Amodei has also said Medicare is broken and that he would consider increasing the eligibility age to 67 for younger generations not currently receiving benefits, a plan deplored by many Democrats. He was not immediately available for comment Friday.

Marshall told The Associated Press she would never have supported Ryan's budget and would not support changing the Medicare eligibility age.

"We need to preserve Medicare," she said Friday. "People pay into it their whole lives."

Marshall said one way to keep Medicare solvent would be to have the federal government negotiate for competitive prescription prices. "The first thing you need to do is use your advantages," she said. "We need to spend smartly."

Amodei's campaign said the former lawmaker's voting record disproves the Marshall ad.

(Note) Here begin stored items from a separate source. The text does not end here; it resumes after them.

File: config.mk
export PLATFORM = sky130hd
export DESIGN_NAME = fifo_v1
export DESIGN_NICKNAME = d
export VERILOG_FILES = /design/src/rtl/fifo_v1_pkg.sv /design/src/rtl/fifo_v1_ram.sv /design/src/rtl/fifo_v1.sv
export SDC_FILE = /design/constraint.sdc
export NUM_CORES = 1
export LEC_CHECK = 0
export ABC_CLOCK_PERIOD_IN_PS = 8340
export CAP_MARGIN = 20
export CORE_UTILIZATION = 30
export DETAILED_ROUTE_END_ITERATION = 6
export GPL_ROUTABILITY_DRIVEN = 0
export HOLD_SLACK_MARGIN = 0.06
export PLACE_DENSITY = 0.46
export SLEW_MARGIN = 20
export SYNTH_ARGS = -nofsm -noshare
export SYNTH_HDL_FRONTEND = slang
export SYNTH_HIERARCHICAL = 1
export SYNTH_SLANG_ARGS = --single-unit
File: constraint.sdc
create_clock -name clk -period 8.34 [get_ports clk]
set_input_delay 1.668 -clock clk [delete_from_list [all_inputs] [get_ports clk]]
set_output_delay 1.668 -clock clk [all_outputs]
set_load 0.02 [all_outputs]
File: src/rtl/fifo_v1_pkg.sv
// Shared defaults for the fifo_v1 slice: word width and address width.
// Optional sticky error flags are enabled by defining FIFO_ERR_FLAGS_EN.
package fifo_v1_pkg;
    localparam int FIFO_DEF_W = 8;
    localparam int FIFO_DEF_N = 4;
endpackage

File: src/rtl/fifo_v1_ram.sv
// Storage array for fifo_v1: 2**N x W, synchronous write port, asynchronous read port.
// Contents are never reset; the pointers in the parent decide what is valid.
module fifo_v1_ram
    import fifo_v1_pkg::*;
#(
    parameter int W = FIFO_DEF_W,
    parameter int N = FIFO_DEF_N
) (
    input  logic         clk,
    input  logic         we,
    input  logic [N-1:0] wa,
    input  logic [W-1:0] wd,
    input  logic [N-1:0] ra,
    output logic [W-1:0] rd
);
    logic [W-1:0] mem [2**N];

    always_ff @(posedge clk) begin
        if (we) begin
            mem[wa] <= wd;
        end
    end

    assign rd = mem[ra];
endmodule

File: src/rtl/fifo_v1.sv
// Single-clock show-ahead FIFO with empty/full/level status.
// Define FIFO_ERR_FLAGS_EN to add sticky ovf/udf outputs.
module fifo_v1
    import fifo_v1_pkg::*;
#(
    parameter int W = FIFO_DEF_W,
    parameter int N = FIFO_DEF_N
) (
    input  logic         clk,
    input  logic         rst_n,
    input  logic         we,
    input  logic [W-1:0] wd,
    input  logic         re,
    output logic [W-1:0] rd,
    output logic         empty,
    output logic         full,
`ifdef FIFO_ERR_FLAGS_EN
    output logic         ovf,
    output logic         udf,
`endif
    output logic [N:0]   level
);
    localparam int PW = N + 1;

    logic [PW-1:0] wptr;
    logic [PW-1:0] rptr;
    logic          wa;
    logic          ra;

    // Request/accept contract: a write is taken when we=1 and there is room
    // (or a read frees a slot in the same cycle); a read is taken when re=1
    // and a word is present. Requests that are not taken are dropped silently.
    assign empty = (wptr == rptr);
    assign full  = (wptr[N-1:0] == rptr[N-1:0]) && (wptr[N] != rptr[N]);
    assign level = wptr - rptr;

    assign wa = we & (~full | re);
    assign ra = re & ~empty;

    always_ff @(posedge clk or negedge rst_n) begin
        if (!rst_n) begin
            wptr <= '0;
            rptr <= '0;
        end else begin
            if (wa) begin
                wptr <= wptr + 1'b1;
            end
            if (ra) begin
                rptr <= rptr + 1'b1;
            end
        end
    end

`ifdef FIFO_ERR_FLAGS_EN
    always_ff @(posedge clk or negedge rst_n) begin
        if (!rst_n) begin
            ovf <= 1'b0;
            udf <= 1'b0;
        end else begin
            ovf <= ovf | (we & full & ~re);
            udf <= udf | (re & empty);
        end
    end
`endif

    fifo_v1_ram #(
        .W(W),
        .N(N)
    ) u_ram (
        .clk(clk),
        .we (wa),
        .wa (wptr[N-1:0]),
        .wd (wd),
        .ra (rptr[N-1:0]),
        .rd (rd)
    );
endmodule

After elaboration in Yosys (flattened, before gate mapping)
Memory sizes are Yosys's and may differ from the RTL's.
Cells that the tools add are included.
{ "word_totals": {"regBits": 10, "latchBits": 0, "mem_bits_rw": 128, "mem_bits_ro": 0, "in_bits": 12, "out_inout_bits": 15, "wordCells": 17, "n_memories": 1} }
{ "op_classes": {"n_addsub": 3, "n_mul": 0, "div": 0, "order_cmp": 0, "n_eq_ne": 3, "shifts": 0, "muxes": 2, "bitwise_logic": 5, "reduce_logical": 1} }
{ "mem_list": {"columns": ["memory", "depth", "word_bits", "read_ports", "rd_clocked_by_memory_dff", "wr", "line_no", "rtl"], "rows": [
  ["u_ram.mem", 16, 8, 1, 0, 1, "fifo_v1_ram.sv:16", "logic [W-1:0] mem [2**N];"]
]} }
{ "ops": {"columns": ["cell", "n"], "rows": [
  ["$add A5 B1 Y5 const B", 2],
  ["$eq A5 B5 Y1", 1],
  ["$sub A5 B5 Y5", 1],
  ["$eq A4 B4 Y1", 1],
  ["$and A1 B1 Y1", 2],
  ["$mux W1", 2],
  ["$not A1 Y1", 2],
  ["$logic_and A1 B1 Y1", 1],
  ["$ne A1 B1 Y1", 1],
  ["$or A1 B1 Y1", 1]
]} }

Depth between registers and ports, before layout
{ "depth": {"word_depth": 7, "mapped_depth": 7, "ltp_nobuf": 7} }

Modules after synthesis
The synthesis kept the hierarchy.
{ "modules_own_cells": {"columns": ["module", "instances", "cells_each", "area_each_um2", "seq_area_each_um2"], "rows": [
  ["fifo_v1_ram", 1, 221, 4987.3, 3843.7],
  ["fifo_v1", 1, 54, 601.8, 250.2]
]} }

Worst setup path before layout
No wires, ideal clock.
{ "synth_path": {"path_kind": "register to output", "start": "register wptr[0]", "end": "output level[4]", "arrival_time_ns": 1.691, "t_required_ns": 6.672, "setup_slack_ns": 4.981, "path_stages_with_launch": 8, "n_path_buf": 0, "cell_sequence": "dfrtp_1 inv_1 ha_1 inv_1 fa_1 a21o_1 a21oi_1 xnor2_1"} }
{ "synth_between": {"elab_chain_len": 1} }
{ "synth_lines": {"columns": ["element", "line_no", "rtl"], "rows": [
  ["start: declaration", "fifo_v1.sv:25", "logic [PW-1:0] wptr;"],
  ["start signal: assignment", "fifo_v1.sv:46", "wptr <= wptr + 1'b1;"],
  ["$sub A5 B5 Y5", "fifo_v1.sv:35", "assign level = wptr - rptr;"],
  ["end: declaration", "fifo_v1.sv:21", "output logic [N:0] level"]
]} }
Every way passes these cells.

Worst setup path after layout
{ "layout_path": {"start": "register rptr[0]", "end": "output rd[2]"} }
{ "layout_between": {"elab_chain_len": 1} }
{ "layout_lines": {"columns": ["element", "line_no", "rtl"], "rows": [
  ["start: declaration", "fifo_v1.sv:26", "logic [PW-1:0] rptr;"],
  ["start signal: assignment", "fifo_v1.sv:49", "rptr <= rptr + 1'b1;"],
  ["$mem_v2 Z16 W8", null, null],
  ["end: declaration", "fifo_v1.sv:14", "output logic [W-1:0] rd,"]
]} }
Every way passes these cells.

==> flow_summary.toml <==
[status]
outcome = "complete, but fails checks"
violations = "design-rule violations"

[power_and_ir_drop]
vdd_drop_max_v = 0.0003413
leakage_nw = 2.208
p_per_area_mw_per_mm2 = 384.1

[logic_synthesis]
syn_nets = 294
syn_avg_cell_area_um2 = 20.32
synth_ff_type = "edfxtp_1"
synth_top_area_cell = "edfxtp_1"
synth_cells = 275
yosys_register_bits = 138
yosysSeqAreaShare_pct = 73.25
synthTopCellsByArea = "edfxtp_1, mux4_2, mux4_1, dfrtp_1, a22oi_1"
synthArstFlopShare_pct = 7.246
synth_edf_count = 128
ys_types = 31
synth_warnings = 6
synth_top_area_share_pct = 68.77
syn-cell-area_mm2 = 0.005589

[run]
cap_violations = 0

[cells_and_area]
fin_nets = 335
drive_above_1_share_pct = 17.33
syn_to_final_growth_pct = 19.54
fillerInstances = 1653
layout_common_cells = "edfxtp_1, clkdlybuf4s50_1, mux4_2, clkbuf_16, a22oi_1"
final_area_mm2 = 0.006681
antenna_cells = 0
seq_area_mm2 = 0.004095
multi_input_area_mm2 = 0.001386
final_common_cell = "edfxtp_1"

[global_route]
grt_pass1_vias = 2827
use_met1_pct = 17.92
grt_remaining_overflow = 0
grt_pass1_wl_mm = 17.72
grtUsageMet2_pct = 20.17
met3_usage_pct = 3.602
antenna_found_initial = 0
grt_usage_pct = 13.09
busiest_layer = "met2"
grt_max_degree = 35

[floorplanning]
core_mm2 = 0.01809
start_util_pct = 30.90
io_pins = 27
die_h_um = 138.5
die_w_um = 138.5
die-area_mm2 = 0.01918
num_rows = 49

[critical_path]
crit_type = "register to output port"
r2r_cells = 7
crit_path_max_fanout = 32
regToRegSetupSlack_ns = 5.22
worstSetupEndpointType = "output port"
start_kind = "register"
critPathRequiredTime_ns = 6.67
arrival_ns = 2.99

[sta]
skew_ns = 0.006741
rsz0062_at_grt = "no"
setup_viol = 0
tightest_slew_ns = 1.067
tns_ns = 0
fmax_mhz = 214.9
drv_slew = 0
min_period_ns = 4.654
hold_viol_final = 0
max_slew_margin_pct = 28.61
min_period_over_period_pct = 55.80

[routing]
firstDrtPassIters = 7
routedWlPerCell_um = 20.86
final_antenna_net_count = 0
vias = 2766
drc_errors = 8
viasPerCell = 4.957
routed_wl_mm = 11.64
first_iter_violations = 186

[cts]
cts_hold_buf = 0
cts_max_level = 4
cts_resized = 0
clock_latency_ns = 0.41
cts_setup_buffers = 0
cts_sinks = 138
cts_tree = "yes"
clockBufferDepth = 2
cts_root_buf = "clkbuf_16"
numCtsBuffers = 17
clk_pin_slew_worst_paths_ns = 0.06

[hold_path]
hp-class = "register to register"
hold_depth = 1

[place]
dp_hpwl_mm = 7.323
port_buffers = 26
placed_cell_area_mm2 = 0.006096
sequential cells by signal (all words and copies together) (netlist names):
register / cells
u_ram/mem: 128
rptr: 5
wptr: 5
cell usage after synthesis, types with 4 or more instances:
| cell | count |
|---|---|
| nand2_1 | 12 |
| ha_1 | 6 |
| a22oi_1 | 16 |
| xnor2_1 | 10 |
| mux4_2 | 18 |
| dfrtp_1 | 10 |
| nor3_1 | 4 |
| edfxtp_1 | 128 |
| mux4_1 | 14 |
| nor2_1 | 15 |
| inv_1 | 6 |
| nand4_1 | 5 |
layer usage:
metal  vias to the layer above  routed length, µm
li1                       1216                  -
met5                         -                  0
met1                      1468               5570
met4                         0                136
met2                        72               5403
met3                        10                528
report_power, final:
part / switching (W) / internal, W
combinational: 0.000497 / 0.000419
clock: 0.000269 / 0.000466
sequential: 0.0000645 / 0.000851
total: 0.000830 / 0.00174
critical path, cell delays in order (launching register included):
cell,delay [ns]
dfrtp_2,0.41
buf_4,0.54
mux4_1,0.65
a22oi_1,0.31
nand2_1,0.10
clkdlybuf4s50_1,0.55
cell type report:
type | count | area share [%]
Sequential cell | 138 | 61.29
Multi-Input combinational cell | 121 | 20.75
Clock buffer | 19 | 6.479
Timing Repair Buffer | 32 | 4.569
Inverter | 6 | 0.3371
Clock inverter | 13 | 2.285
Tap cell | 229 | 4.288
kinds of logic (layout without fill, tap and decap cells):
group / count (synthesis) / in the layout / share of synthesized area, %
XOR/XNOR: 13 / 13 / 2.037
AO/OA/AOI/OAI: 23 / 23 / 3.134
flip-flops: 138 / 138 / 73.25
AND/OR/NAND/NOR: 45 / 45 / 3.828
multiplexers: 33 / 33 / 14.10
buffers and inverters: 16 / 70 / 1.948
adder cells (fa/ha/maj): 7 / 7 / 1.701
stage by stage:
| step | worst slack (ns) | std cells | util [%] | total power, W | hold slack [ns] |
|---|---|---|---|---|---|
| floorplan | 4.981 | 275 | - | 0.001519 | 0.5011 |
| detailed placement | 4.076 | 526 | 33.70 | 0.001855 | 0.5116 |
| CTS | 3.629 | 558 | 36.94 | 0.002599 | 0.5183 |
| global placement | 4.093 | 526 | 33.70 | 0.001856 | 0.5008 |
| finish | 3.686 | 558 | 36.94 | 0.002566 | 0.5172 |
| global route | 3.522 | 558 | 36.94 | 0.002697 | 0.5335 |
path summary, 6_finish.rpt:
kind,endpoint,start
max,rd[2],rptr[0]
min,rptr[0],rptr[0]
max reg2reg,u_ram/mem[0][6],rptr[2]
min reg2reg,rptr[0],rptr[0]
max in group asynchronous,rptr[0],rst_n
min in group asynchronous,rptr[4],rst_n
Power figures use the tool's default switching activity.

Amodei was a senator in 2009 when the Legislature unanimously passed a resolution urging Congress to fully fund Medicare. Campaign spokesman Peter DeMarco called Marshall's attack a distraction.

"Kate Marshall has never voted on anything - let alone Medicare," DeMarco said in a statement. "She really should get her facts straight, and it's pathetic that she feels the need to continue to lie."

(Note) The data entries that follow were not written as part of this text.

==> src/rtl/irq_ctrl_pkg.sv <==
// Shared constants and types for the irq_ctrl interrupt controller.
// Register map, FSM state encoding and STATUS register bit positions.
package irq_ctrl_pkg;

   localparam logic [1:0] IRQ_ENABLE_A  = 2'd0;
   localparam logic [1:0] IRQ_PENDING_A = 2'd1;
   localparam logic [1:0] IRQ_MODE_A    = 2'd2;
   localparam logic [1:0] IRQ_STATUS_A  = 2'd3;

   localparam int STAT_IRQ_B  = 8;
   localparam int STAT_SERV_B = 9;

   typedef enum logic [1:0] {
      IRQ_IDLE,
      IRQ_REQ,
      IRQ_SERV
   } irq_state_e;

endpackage

==> src/rtl/irq_prio_enc.sv <==
// Fixed-priority encoder: reports whether any request is set and the
// index of the lowest set bit.
module irq_prio_enc #(
   parameter int N  = 8,
   parameter int IW = 5
) (
   input  logic [N-1:0]  req,
   output logic          valid,
   output logic [IW-1:0] idx
);

   // NOTE: every output of a combinational block gets a default first so no
   // path leaves it unassigned, which would otherwise infer a latch.
   always_comb begin
      valid = |req;
      idx   = '0;
      // Scan downwards so the lowest set index is the last one written.
      for (int i = N - 1; i >= 0; i--) begin
         if (req[i]) idx = IW'(i);
      end
   end

endmodule

==> src/rtl/irq_ctrl.sv <==
// Prioritised interrupt controller with a four-register bus slave and a
// request/ack/eoi servicing FSM. Define IRQ_CTRL_SYNC_EN to add a 2-flop input synchroniser.
module irq_ctrl
   import irq_ctrl_pkg::*;
#(
   parameter int SRC_NUM = 8,
   parameter int ID_W    = 5
) (
   input  logic               clk,
   input  logic               rstn,
   input  logic [SRC_NUM-1:0] irq_src,
   input  logic [1:0]         bus_addr,
   input  logic               bus_we,
   input  logic [31:0]        bus_wd,
   output logic [31:0]        bus_rd,
   output logic               irq,
   output logic [ID_W-1:0]    irq_id,
   input  logic               irq_ack,
   input  logic               irq_eoi
);

   logic [SRC_NUM-1:0] src_s;
   logic [SRC_NUM-1:0] src_q;
   logic [SRC_NUM-1:0] enable;
   logic [SRC_NUM-1:0] mode;
   logic [SRC_NUM-1:0] pending;
   logic [SRC_NUM-1:0] pending_nxt;
   logic [SRC_NUM-1:0] edge_hit;
   logic [SRC_NUM-1:0] w1c;
   logic [SRC_NUM-1:0] ack_clr;
   logic [SRC_NUM-1:0] eligible;
   logic               win_valid;
   logic [ID_W-1:0]    win_idx;
   irq_state_e         state;
   irq_state_e         state_nxt;
   logic               unused_wd;

`ifdef IRQ_CTRL_SYNC_EN
   logic [SRC_NUM-1:0] sync1;
   logic [SRC_NUM-1:0] sync2;

   always_ff @(posedge clk or negedge rstn) begin
      if (!rstn) begin
         sync1 <= '0;
         sync2 <= '0;
      end else begin
         sync1 <= irq_src;
         sync2 <= sync1;
      end
   end

   assign src_s = sync2;
`else
   assign src_s = irq_src;
`endif

   assign edge_hit  = src_s & ~src_q;
   assign w1c       = (bus_we && bus_addr == IRQ_PENDING_A) ? bus_wd[SRC_NUM-1:0] : '0;
   assign eligible  = pending & enable;
   assign unused_wd = ^bus_wd;

   always_comb begin
      ack_clr = '0;
      if (state == IRQ_REQ && irq_ack) begin
         for (int i = 0; i < SRC_NUM; i++) ack_clr[i] = (irq_id == ID_W'(i));
      end
   end

   // Edge bits hold until cleared, with a simultaneous new edge winning;
   // level bits simply mirror the sampled line.
   assign pending_nxt = (mode & ((pending & ~w1c & ~ack_clr) | edge_hit))
                      | (~mode & src_s);

   // NOTE: state registers use non-blocking assignments so every flop
   // samples the pre-edge values, independent of statement order.
   always_ff @(posedge clk or negedge rstn) begin
      if (!rstn) begin
         enable  <= '0;
         mode    <= '0;
         pending <= '0;
         src_q   <= '0;
      end else begin
         src_q   <= src_s;
         pending <= pending_nxt;
         if (bus_we && bus_addr == IRQ_ENABLE_A) enable <= bus_wd[SRC_NUM-1:0];
         if (bus_we && bus_addr == IRQ_MODE_A)   mode   <= bus_wd[SRC_NUM-1:0];
      end
   end

   irq_prio_enc #(
      .N  (SRC_NUM),
      .IW (ID_W)
   ) u_prio (
      .req   (eligible),
      .valid (win_valid),
      .idx   (win_idx)
   );

   always_comb begin
      state_nxt = state;
      case (state)
         IRQ_IDLE: if (win_valid) state_nxt = IRQ_REQ;
         IRQ_REQ:  if (irq_ack)   state_nxt = IRQ_SERV;
         IRQ_SERV: if (irq_eoi)   state_nxt = IRQ_IDLE;
         default:                 state_nxt = IRQ_IDLE;
      endcase
   end

   // irq_id is captured only on leaving IDLE, so it stays put through REQ.
   always_ff @(posedge clk or negedge rstn) begin
      if (!rstn) begin
         state  <= IRQ_IDLE;
         irq    <= 1'b0;
         irq_id <= '0;
      end else begin
         state <= state_nxt;
         irq   <= (state_nxt == IRQ_REQ);
         if (state == IRQ_IDLE && win_valid) irq_id <= win_idx;
      end
   end

   always_comb begin
      bus_rd = '0;
      case (bus_addr)
         IRQ_ENABLE_A:  bus_rd[SRC_NUM-1:0] = enable;
         IRQ_PENDING_A: bus_rd[SRC_NUM-1:0] = pending;
         IRQ_MODE_A:    bus_rd[SRC_NUM-1:0] = mode;
         IRQ_STATUS_A: begin
            bus_rd[ID_W-1:0]    = irq_id;
            bus_rd[STAT_IRQ_B]  = irq;
            bus_rd[STAT_SERV_B] = (state == IRQ_SERV);
         end
         default: bus_rd = '0;
      endcase
   end

endmodule
==> config.mk <==
export PLATFORM = sky130hd
export DESIGN_NAME = irq_ctrl
export DESIGN_NICKNAME = d
export VERILOG_FILES = /design/src/rtl/irq_ctrl_pkg.sv /design/src/rtl/irq_prio_enc.sv /design/src/rtl/irq_ctrl.sv
export SDC_FILE = /design/constraint.sdc
export NUM_CORES = 1
export LEC_CHECK = 0
export CAP_MARGIN = 20
export CORE_MARGIN = 2
export CORE_UTILIZATION = 45
export DETAILED_ROUTE_END_ITERATION = 6
export PLACE_DENSITY = 0.85
export SYNTH_ARGS = -nofsm -noshare
export SYNTH_HDL_FRONTEND = slang
export SYNTH_SLANG_ARGS = --single-unit
export TNS_END_PERCENT = 1
==> constraint.sdc <==
create_clock -name clk -period 3.5 [get_ports clk]
set_input_delay 0.7 -clock clk [delete_from_list [all_inputs] [get_ports clk]]
set_output_delay 0.7 -clock clk [all_outputs]
set_load 0.01 [all_outputs]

Nevada's Sept. 13 election campaign has been hard fought, with national Republicans smearing Marshall as an economic disaster and Marshall painting Amodei as a conservative who supports tax increases.

Democrats nationally have seized on Republicans' support for Ryan's plan since at least May, when their candidate won a New York congressional seat in a heavily Republican district after capitalizing on fears that the GOP wants to weaken Medicare. Republicans also have a registration edge in the northern Nevada congressional district.

In her two previous ads, Marshall slammed Amodei for voting to increase taxes as a state senator while touting her successes as the state's fiscal leader. Marshall denied Friday that the New York special election had influenced her latest TV spot. She would not say whether she would continue to release ads that focused on Amodei's record, saying simply that she was always on the offense for voters.

Amodei, in contrast, has focused on Democratic leaders in Washington in his campaign spots and not mentioned Marshall in his ads. The National Republican Congressional Committee has done the attacking for him, releasing ads that depict Marshall as a failed fiscal steward.